File: src/rtl/relu_maxpool2_s2.sv
// ReLU + saturate followed by 2x2 stride-2 pooling over a raster-order feature map.
// Max pooling by default; define POOL_AVG_EN to switch to truncated 2x2 averaging.
module relu_maxpool2_s2 #(
    parameter int DW_IN      = 32,
    parameter int DW         = 8,
    parameter int SHIFT      = 0,
    parameter int IMG_Width  = 3,
    parameter int IMG_Height = 3
) (
    input  logic                    clk,
    input  logic                    rst_n,
    input  logic signed [DW_IN-1:0] data_i,
    input  logic                    valid_i,
    output logic signed [DW-1:0]    data_o,
    output logic                    valid_o,
    output logic                    frame_done_o
);

    localparam int CW       = 8;
    localparam int LB_DEPTH = IMG_Width / 2;
    localparam int LB_AW    = (LB_DEPTH > 1) ? $clog2(LB_DEPTH) : 1;
    localparam bit W_ODD    = (IMG_Width % 2) == 1;
    localparam bit H_ODD    = (IMG_Height % 2) == 1;
    localparam logic [CW-1:0] COL_LAST = CW'(IMG_Width - 1);
    localparam logic [CW-1:0] ROW_LAST = CW'(IMG_Height - 1);
    localparam logic [CW-1:0] ROW_PRE  = CW'(IMG_Height - 2);
    localparam logic signed [DW_IN-1:0] QMAX = DW_IN'((1 << (DW - 1)) - 1);
`ifdef POOL_AVG_EN
    localparam int LW = DW + 1;
`else
    localparam int LW = DW;
`endif

    typedef enum logic [1:0] {ROW_EVEN, ROW_ODD, ROW_DROP} state_t;

    state_t                  state;
    logic [CW-1:0]           col, row;
    logic [DW-1:0]           hold;
    logic [DW-1:0]           q;
    logic signed [DW_IN-1:0] shifted;
    logic [LB_AW-1:0]        lb_idx;
    logic [LW-1:0]           pair;
    logic [DW-1:0]           win;
    // Rounded up to a power of two so a single-entry buffer still has a legal index.
    logic [LW-1:0]           lb [2**LB_AW];

    assign shifted = data_i >>> SHIFT;
    assign lb_idx  = col[LB_AW:1];

    always_comb begin
        q = shifted[DW-1:0];
        if (shifted[DW_IN-1])
            q = '0;
        else if (shifted > QMAX)
            q = DW'(QMAX);
    end

`ifdef POOL_AVG_EN
    logic [DW+1:0] sum4;
    always_comb begin
        pair = LW'(hold) + LW'(q);
        sum4 = (DW+2)'(lb[lb_idx]) + (DW+2)'(hold) + (DW+2)'(q);
        win  = DW'(sum4 >> 2);
    end
`else
    always_comb begin
        pair = (q > hold) ? q : hold;
        win  = (lb[lb_idx] > pair) ? lb[lb_idx] : pair;
    end
`endif

    always_ff @(posedge clk) begin
        if (valid_i && state == ROW_EVEN && col[0])
            lb[lb_idx] <= pair;
    end

    always_ff @(posedge clk or negedge rst_n) begin
        if (!rst_n) begin
            state        <= ROW_EVEN;
            col          <= '0;
            row          <= '0;
            hold         <= '0;
            data_o       <= '0;
            valid_o      <= 1'b0;
            frame_done_o <= 1'b0;
        end else begin
            valid_o      <= 1'b0;
            frame_done_o <= 1'b0;
            if (valid_i) begin
                // The trailing column of an odd-width row has no partner and is dropped.
                if (!col[0] && !(W_ODD && col == COL_LAST))
                    hold <= q;
                if (col[0] && state == ROW_ODD) begin
                    data_o  <= $signed(win);
                    valid_o <= 1'b1;
                end
                if (col == COL_LAST) begin
                    col <= '0;
                    case (state)
                        ROW_EVEN: state <= ROW_ODD;
                        ROW_ODD:  state <= (H_ODD && row == ROW_PRE) ? ROW_DROP : ROW_EVEN;
                        default:  state <= ROW_EVEN;
                    endcase
                    if (row == ROW_LAST) begin
                        row          <= '0;
                        frame_done_o <= 1'b1;
                    end else begin
                        row <= row + 1'b1;
                    end
                end else begin
                    col <= col + 1'b1;
                end
            end
        end
    end

endmodule
File: config.mk
export PLATFORM = sky130hd
export DESIGN_NAME = relu_maxpool2_s2
export DESIGN_NICKNAME = d
export VERILOG_FILES = /design/src/rtl/relu_maxpool2_s2.sv
export SDC_FILE = /design/constraint.sdc
export NUM_CORES = 1
export LEC_CHECK = 0
export ABC_AREA = 1
export BUFFER_PORTS_ARGS = -buffer_cell sky130_fd_sc_hd__buf_4
export CORE_MARGIN = 2
export CORE_UTILIZATION = 45
export DETAILED_ROUTE_END_ITERATION = 10
export GPL_TIMING_DRIVEN = 0
export PLACE_DENSITY = 0.72
export SYNTH_ARGS = -nofsm -noshare
export SYNTH_HDL_FRONTEND = slang
export SYNTH_SLANG_ARGS = --single-unit
File: constraint.sdc
create_clock -name clk -period 3.7 [get_ports clk]
set_clock_uncertainty 0.2 [all_clocks]
set_input_delay 0.74 -clock clk [delete_from_list [all_inputs] [get_ports clk]]
set_output_delay 0.74 -clock clk [all_outputs]
set_load 0.01 [all_outputs]
==> metrics.csv <==
stage,metric,value,unit
floorplan,Rows,29,
grt,total gr overflow,0,
pwr,Psw,808,uW
status,violated checks,setup timing,
sta,unrepaired setup endpoints after global routing,true,
grt,GRT Total Usage,20.8,%
place,port bufs,44,
critical_path,crit path kind,input port to flop,
clock_tree,CTS H-tree depth,2,
logic_synthesis,Yosys cell types,28,
clock_tree,clock buffer depth,2,
sta,final hold violations,0,
logic_synthesis,"area leader, netlist",dfrtp_1,
logic_synthesis,most common cell in the netlist,nand2_1,
clock_tree,Worst-Skew Late Latency,0.31,ns
place,HPWL after DPL,4.70,mm
cells_and_area,layout cells sized above 1,36.1,%
place,Placement Setup Slack,-0.898,ns
floorplan,Core Region,6390,um^2
logic_synthesis,synth top area cells,"dfrtp_1 30%, edfxtp_1 16%, nand2_1 12%, ha_1 8.8%, inv_1 8.0%",
route,DRC errors left,0,
pwr,PD cells,496,nW/um^2
critical_path,crit path DAT,3.87,ns
sta,Final WS setup,-0.161,ns
logic_synthesis,Post-synth ARST share,69.2,%
pwr,VDD IR max,0.304,mV
sta,Slew headroom,48.7,%
logic_synthesis,synth cell count leaders,"92 x nand2_1, 64 x inv_1, 36 x dfrtp_1, 36 x nand3_1, 30 x nor2_1",
pwr,sequential power share,39.0,%
floorplan,Die W,85.6,um
place,post-placement cell count,496,
cells_and_area,layout net count,515,
status,outcome,finished with violations,
logic_synthesis,Yosys top cell area share,30.1,%
pwr,Leakage Power,0.00209,uW
clock_tree,clk root buf,clkbuf_8,
cells_and_area,register area,1380,um^2
pwr,Pint,1260,uW
sta,final setup violation count,8,
clock_tree,CTS buffer count,5,
hold_path,HP Class,input port to asynchronous set/reset pin,
route,DR vias/cell,5.03,
critical_path,crit path max fanout,7,
pwr,Clk pwr share,16.4,%
logic_synthesis,"FF+latch count, synth",52,
grt,antenna violations before repair,0,
pwr,Sw Ratio,39.1,%
clock_tree,CTS tree,built,
critical_path,crit end category,flop,
sta,setup TNS,-1.05,ns
cells_and_area,Diodes inserted,0,
clock_tree,clock slew at reported path FFs,0.10,ns
grt,largest net degree at the start of global routing,37,
place,gp weighted congestion,0.842,
sta,fin crit share,104,%
sta,hold_ws,0.165,ns
floorplan,Initial Utilization,46.9,%
cells_and_area,Multi-input gate area,1700,um^2
logic_synthesis,Post-Syn Area,3000,um^2
cells_and_area,Area growth syn-to-layout,39.0,%
sta,Final Critical Period,3.86,ns
route,antenna-violating nets left,0,
logic_synthesis,Mapped Avg Cell Area,7.99,um^2
logic_synthesis,"Top FF cell, synth",dfrtp_1,
sta,FMAX,0.259,GHz
route,DR vias,2703,
route,initial detailed-routing violation count,188,
logic_synthesis,Post-synth EDFFs,16,
floorplan,die height,85.6,um
sta,final slew viol count,0,
grt,vias in the first global route,2626,
critical_path,"Req. time, crit path",3.71,ns
pwr,part of the power in combinational logic,44.6,%
grt,global-route wire length before repair,12.1,mm
floorplan,Top Ports,45,
run,MaxCap Viol Count,0,
route,WL final,7.31,mm
logic_synthesis,Mapped Cells,375,
cells_and_area,Layout Cells excl Fill,537,
logic_synthesis,post-synthesis sequential area ratio,46.1,%
floorplan,Die ar.,7330,um^2
route,DR pass1 iterations,4,
clock_tree,CTS sink count,52,
clock_tree,Hold Buf Count CTS,0,
logic_synthesis,Syn Nets,431,
sta,Worst Max-Slew Pin Slew,0.766,ns
critical_path,CP startpoint kind,input port,
route,Avg WL per Cell,13.6,um
logic_synthesis,synth warn,0,
cells_and_area,fill count,525,
-- routing by layer --
layer,vias to the layer above,share of wire [%],GRT usage (%)
li1,1369,-,-
met1,1272,44,27.3
met2,56,51,36.4
met3,6,3.3,2.50
met4,0,1.1,5.63
met5,-,0,0
-- metrics by stage --
step | cell area [um^2] | util (%) | power, uW
after CTS | 3990 | 62.4 | 1970
after detailed placement | 3460 | 54.2 | 1500
final | 4170 | 65.3 | 2070
after global placement | 3460 | 54.2 | 1480
after floorplan | 3030 | - | 1260
after global routing | 4170 | 65.3 | 2210
-- area by class of cell --
cell class              instances  area share, %
flip-flops and latches         52           33.1
clock inverters                 3          0.480
multi-input cells             254           40.8
clock buffers                   5           1.65
inverters                      68           6.30
repair buffers                 76           15.1
plain buffers                   2          0.240
well taps                      77           2.31
-- cell families after synthesis --
logic type / after synthesis / synth area share (%)
xor gates and xnor gates: 8 / 2.34
buffers and inverters: 71 / 9.22
adders and majority gates: 21 / 8.76
AOI/OAI and AO/OA: 40 / 7.05
and+or+nand+nor: 181 / 26.1
DFF: 52 / 46.1
muxes: 1 / 0.334
other: 1 / 0.125
-- critical path, cell delays in order --
cell      delay, ns
buf_12         0.13
inv_8          0.05
nand2_2        0.05
nor2_4         0.11
nand2_4        0.05
nor2_4         0.10
and2_4         0.23
a21oi_2        0.08
ha_1           0.30
nand2_1        0.06
nand2_1        0.06
nand2_1        0.04
nand2_1        0.06
nand2_2        0.07
a21oi_4        0.28
nand3_2        0.14
nand2_2        0.12
inv_1          0.08
ha_4           0.27
nand2_4        0.05
nor2_4         0.12
nand4_1        0.14
buf_4          0.19
nand2_4        0.09
nand2_2        0.05
o211ai_1       0.09
nand2_1        0.08
-- final timing paths --
check	start	cells after the start	slack, ns	endpoint
max in group asynchronous	rst_n	1	2.79	state[0]
max	data_i[31]	27	-0.16	data_o[7]
min reg2reg	row[7]	1	0.28	row[7]
min	rst_n	1	0.17	col[2]
max reg2reg	hold[5]	19	0.62	data_o[7]
min in group clk	row[7]	1	0.28	row[7]
-- cells in the final DEF (no fill, tap or decap), types with 2 or more instances in the layout --
cell | synthesis | routed
nand2_1 | 92 | 74
buf_4 | 0 | 63
inv_1 | 64 | 57
dfrtp_1 | 36 | 36
nand3_1 | 36 | 28
nor2_1 | 30 | 19
edfxtp_1 | 16 | 16
nand2_2 | 2 | 15
o21ai_0 | 17 | 15
ha_1 | 21 | 13
buf_6 | 1 | 12
inv_2 | 3 | 9
a21oi_1 | 17 | 8
nor2_4 | 1 | 8
nand3_2 | 0 | 8
ha_4 | 0 | 8
nand2_4 | 0 | 7
or2_2 | 7 | 7
nand4_1 | 6 | 6
a21oi_2 | 0 | 6
nor2_2 | 1 | 5
clkbuf_8 | 0 | 5
xnor2_1 | 4 | 4
nor3_1 | 4 | 4
xor2_1 | 4 | 4
a21oi_4 | 0 | 3
o22ai_1 | 3 | 3
and2_4 | 0 | 2
buf_2 | 2 | 2
-- state kept, by name, indices dropped and copies added (netlist names) --
signal        count
col               8
data_o            8
hold              8
state             2
lb               16
valid_o           1
frame_done_o      1
row               8
-- power groups by stage --
stage          Clock, uW  Combinational [uW]  Sequential [uW]
5_1_grt              362                1030              820
4_1_cts              343                 825              804
6_report             338                 922              805
3_5_place_dp           0                 689              815
3_3_place_gp           0                 665              813
2_1_floorplan          0                 443              817
-- what timing repair did --
| action | CTS | global route |
|---|---|---|
| gates cloned | 2 | 0 |
| setup endpoints to repair | 8 | 9 |
| pin swaps | 47 | 37 |
| setup buffers | 31 | 5 |
| gates resized for setup | 49 | 41 |
Note: power is estimated with default switching activity, not from simulation.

* * * * *

Return every line of the listing above that contains "antenna".

§ **ANSWER TO THE EXERCISE**
grt,antenna violations before repair,0,
route,antenna-violating nets left,0,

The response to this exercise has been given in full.